## Data listing

.....

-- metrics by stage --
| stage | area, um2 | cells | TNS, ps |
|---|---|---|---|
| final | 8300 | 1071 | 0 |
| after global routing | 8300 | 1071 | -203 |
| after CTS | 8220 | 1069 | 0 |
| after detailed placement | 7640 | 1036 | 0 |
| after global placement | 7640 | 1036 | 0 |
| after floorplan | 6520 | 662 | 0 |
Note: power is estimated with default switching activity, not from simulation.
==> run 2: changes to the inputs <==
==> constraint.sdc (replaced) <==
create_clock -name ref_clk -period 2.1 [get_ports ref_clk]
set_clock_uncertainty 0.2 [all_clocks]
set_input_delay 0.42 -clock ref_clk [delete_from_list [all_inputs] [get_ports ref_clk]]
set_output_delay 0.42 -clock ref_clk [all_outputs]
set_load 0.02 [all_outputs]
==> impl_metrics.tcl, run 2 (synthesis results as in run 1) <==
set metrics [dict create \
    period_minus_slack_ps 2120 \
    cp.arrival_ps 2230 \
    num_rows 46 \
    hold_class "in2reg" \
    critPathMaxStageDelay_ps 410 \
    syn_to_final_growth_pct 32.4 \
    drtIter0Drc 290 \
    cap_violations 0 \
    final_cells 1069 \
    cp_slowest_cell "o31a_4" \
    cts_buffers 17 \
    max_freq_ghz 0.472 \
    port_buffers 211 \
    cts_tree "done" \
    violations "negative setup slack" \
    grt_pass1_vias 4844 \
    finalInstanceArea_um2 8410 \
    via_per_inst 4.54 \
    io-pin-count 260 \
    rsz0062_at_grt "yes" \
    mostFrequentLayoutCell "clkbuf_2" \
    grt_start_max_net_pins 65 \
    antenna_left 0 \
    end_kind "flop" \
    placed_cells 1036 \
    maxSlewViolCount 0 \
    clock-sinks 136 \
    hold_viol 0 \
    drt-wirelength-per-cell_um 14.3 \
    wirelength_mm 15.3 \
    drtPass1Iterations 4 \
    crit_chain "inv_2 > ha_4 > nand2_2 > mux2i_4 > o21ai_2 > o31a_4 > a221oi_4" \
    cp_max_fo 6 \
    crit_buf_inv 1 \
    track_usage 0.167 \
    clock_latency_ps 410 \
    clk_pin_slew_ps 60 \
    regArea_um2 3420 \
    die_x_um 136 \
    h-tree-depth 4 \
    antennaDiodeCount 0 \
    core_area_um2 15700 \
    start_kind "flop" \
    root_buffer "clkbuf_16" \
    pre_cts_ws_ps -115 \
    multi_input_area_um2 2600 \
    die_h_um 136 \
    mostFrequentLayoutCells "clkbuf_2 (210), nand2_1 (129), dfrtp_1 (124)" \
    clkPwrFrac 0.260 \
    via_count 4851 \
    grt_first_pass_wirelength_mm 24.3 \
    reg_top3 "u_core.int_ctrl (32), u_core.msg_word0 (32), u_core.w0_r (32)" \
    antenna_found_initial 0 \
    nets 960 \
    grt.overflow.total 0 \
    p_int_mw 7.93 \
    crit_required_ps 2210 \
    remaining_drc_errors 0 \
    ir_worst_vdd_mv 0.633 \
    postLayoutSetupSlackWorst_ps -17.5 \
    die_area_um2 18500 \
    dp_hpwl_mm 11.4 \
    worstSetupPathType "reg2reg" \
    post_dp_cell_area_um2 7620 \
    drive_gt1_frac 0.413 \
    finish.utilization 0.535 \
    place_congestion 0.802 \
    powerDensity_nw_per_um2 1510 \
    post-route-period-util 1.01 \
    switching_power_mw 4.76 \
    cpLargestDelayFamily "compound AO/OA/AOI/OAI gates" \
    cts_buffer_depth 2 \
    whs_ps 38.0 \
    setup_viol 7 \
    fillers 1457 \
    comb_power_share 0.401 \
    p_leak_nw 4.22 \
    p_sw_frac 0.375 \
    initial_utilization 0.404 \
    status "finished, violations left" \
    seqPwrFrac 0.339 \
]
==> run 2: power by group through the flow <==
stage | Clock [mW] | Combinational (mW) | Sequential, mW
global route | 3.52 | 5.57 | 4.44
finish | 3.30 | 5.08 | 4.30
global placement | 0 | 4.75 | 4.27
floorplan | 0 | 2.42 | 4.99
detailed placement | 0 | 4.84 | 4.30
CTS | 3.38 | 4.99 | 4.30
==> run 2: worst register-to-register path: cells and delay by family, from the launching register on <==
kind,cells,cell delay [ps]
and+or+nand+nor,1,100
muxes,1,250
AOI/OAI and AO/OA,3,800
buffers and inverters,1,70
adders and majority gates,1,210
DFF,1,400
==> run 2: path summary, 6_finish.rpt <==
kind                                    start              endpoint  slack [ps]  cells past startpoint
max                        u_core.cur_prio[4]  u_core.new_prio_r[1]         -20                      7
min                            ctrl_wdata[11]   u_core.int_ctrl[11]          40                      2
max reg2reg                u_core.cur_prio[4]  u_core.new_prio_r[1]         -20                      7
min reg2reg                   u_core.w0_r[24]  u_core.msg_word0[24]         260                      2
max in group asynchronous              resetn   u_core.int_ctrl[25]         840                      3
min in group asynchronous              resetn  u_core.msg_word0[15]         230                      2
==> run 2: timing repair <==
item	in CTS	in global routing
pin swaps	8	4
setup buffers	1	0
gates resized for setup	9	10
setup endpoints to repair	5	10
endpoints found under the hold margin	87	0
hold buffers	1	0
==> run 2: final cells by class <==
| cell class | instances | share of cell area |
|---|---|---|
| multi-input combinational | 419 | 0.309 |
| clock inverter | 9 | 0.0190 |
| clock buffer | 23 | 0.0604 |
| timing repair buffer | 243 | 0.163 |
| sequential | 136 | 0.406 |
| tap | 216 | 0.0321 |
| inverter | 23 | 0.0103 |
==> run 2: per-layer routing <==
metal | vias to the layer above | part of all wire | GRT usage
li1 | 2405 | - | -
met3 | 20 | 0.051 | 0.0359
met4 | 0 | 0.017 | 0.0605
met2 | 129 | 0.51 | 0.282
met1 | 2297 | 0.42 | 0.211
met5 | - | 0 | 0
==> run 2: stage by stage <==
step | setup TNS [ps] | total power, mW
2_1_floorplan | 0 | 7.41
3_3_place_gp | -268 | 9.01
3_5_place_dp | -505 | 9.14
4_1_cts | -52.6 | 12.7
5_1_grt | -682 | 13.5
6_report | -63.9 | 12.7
### config.mk
export PLATFORM = sky130hd
export DESIGN_NAME = adcp_ctrl
export DESIGN_NICKNAME = d
export VERILOG_FILES = /design/src/rtl/adcp_pkg.sv /design/src/rtl/adcp_ctrl.sv /design/src/rtl/adcp_fifo.sv
export VERILOG_INCLUDE_DIRS = /design/src /design/src/rtl
export SDC_FILE = /design/constraint.sdc
export NUM_CORES = 1
export LEC_CHECK = 0
export ABC_AREA = 1
export BUFFER_PORTS_ARGS = -buffer_cell sky130_fd_sc_hd__buf_2
export CAP_MARGIN = 10
export CORE_MARGIN = 10
export CORE_UTILIZATION = 62
export DETAILED_ROUTE_END_ITERATION = 10
export PLACE_DENSITY = 0.87
export SLEW_MARGIN = 20
export SYNTH_ARGS = -nofsm -noshare
export SYNTH_HDL_FRONTEND = slang
export SYNTH_SLANG_ARGS = --single-unit
### constraint.sdc
create_clock -name clk -period 3.16 [get_ports clk]
set_clock_uncertainty 0.05 [all_clocks]
set_input_delay 0.158 -clock clk [delete_from_list [all_inputs] [get_ports clk]]
set_output_delay 0.158 -clock clk [all_outputs]
set_load 0.05 [all_outputs]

.....

## Task prompt
Return, word for word, the lines of the data above from the line with "run 2: path" through the line with "max in group", inclusive.

## Solution to the problem
==> run 2: path summary, 6_finish.rpt <==
kind                                    start              endpoint  slack [ps]  cells past startpoint
max                        u_core.cur_prio[4]  u_core.new_prio_r[1]         -20                      7
min                            ctrl_wdata[11]   u_core.int_ctrl[11]          40                      2
max reg2reg                u_core.cur_prio[4]  u_core.new_prio_r[1]         -20                      7
min reg2reg                   u_core.w0_r[24]  u_core.msg_word0[24]         260                      2
max in group asynchronous              resetn   u_core.int_ctrl[25]         840                      3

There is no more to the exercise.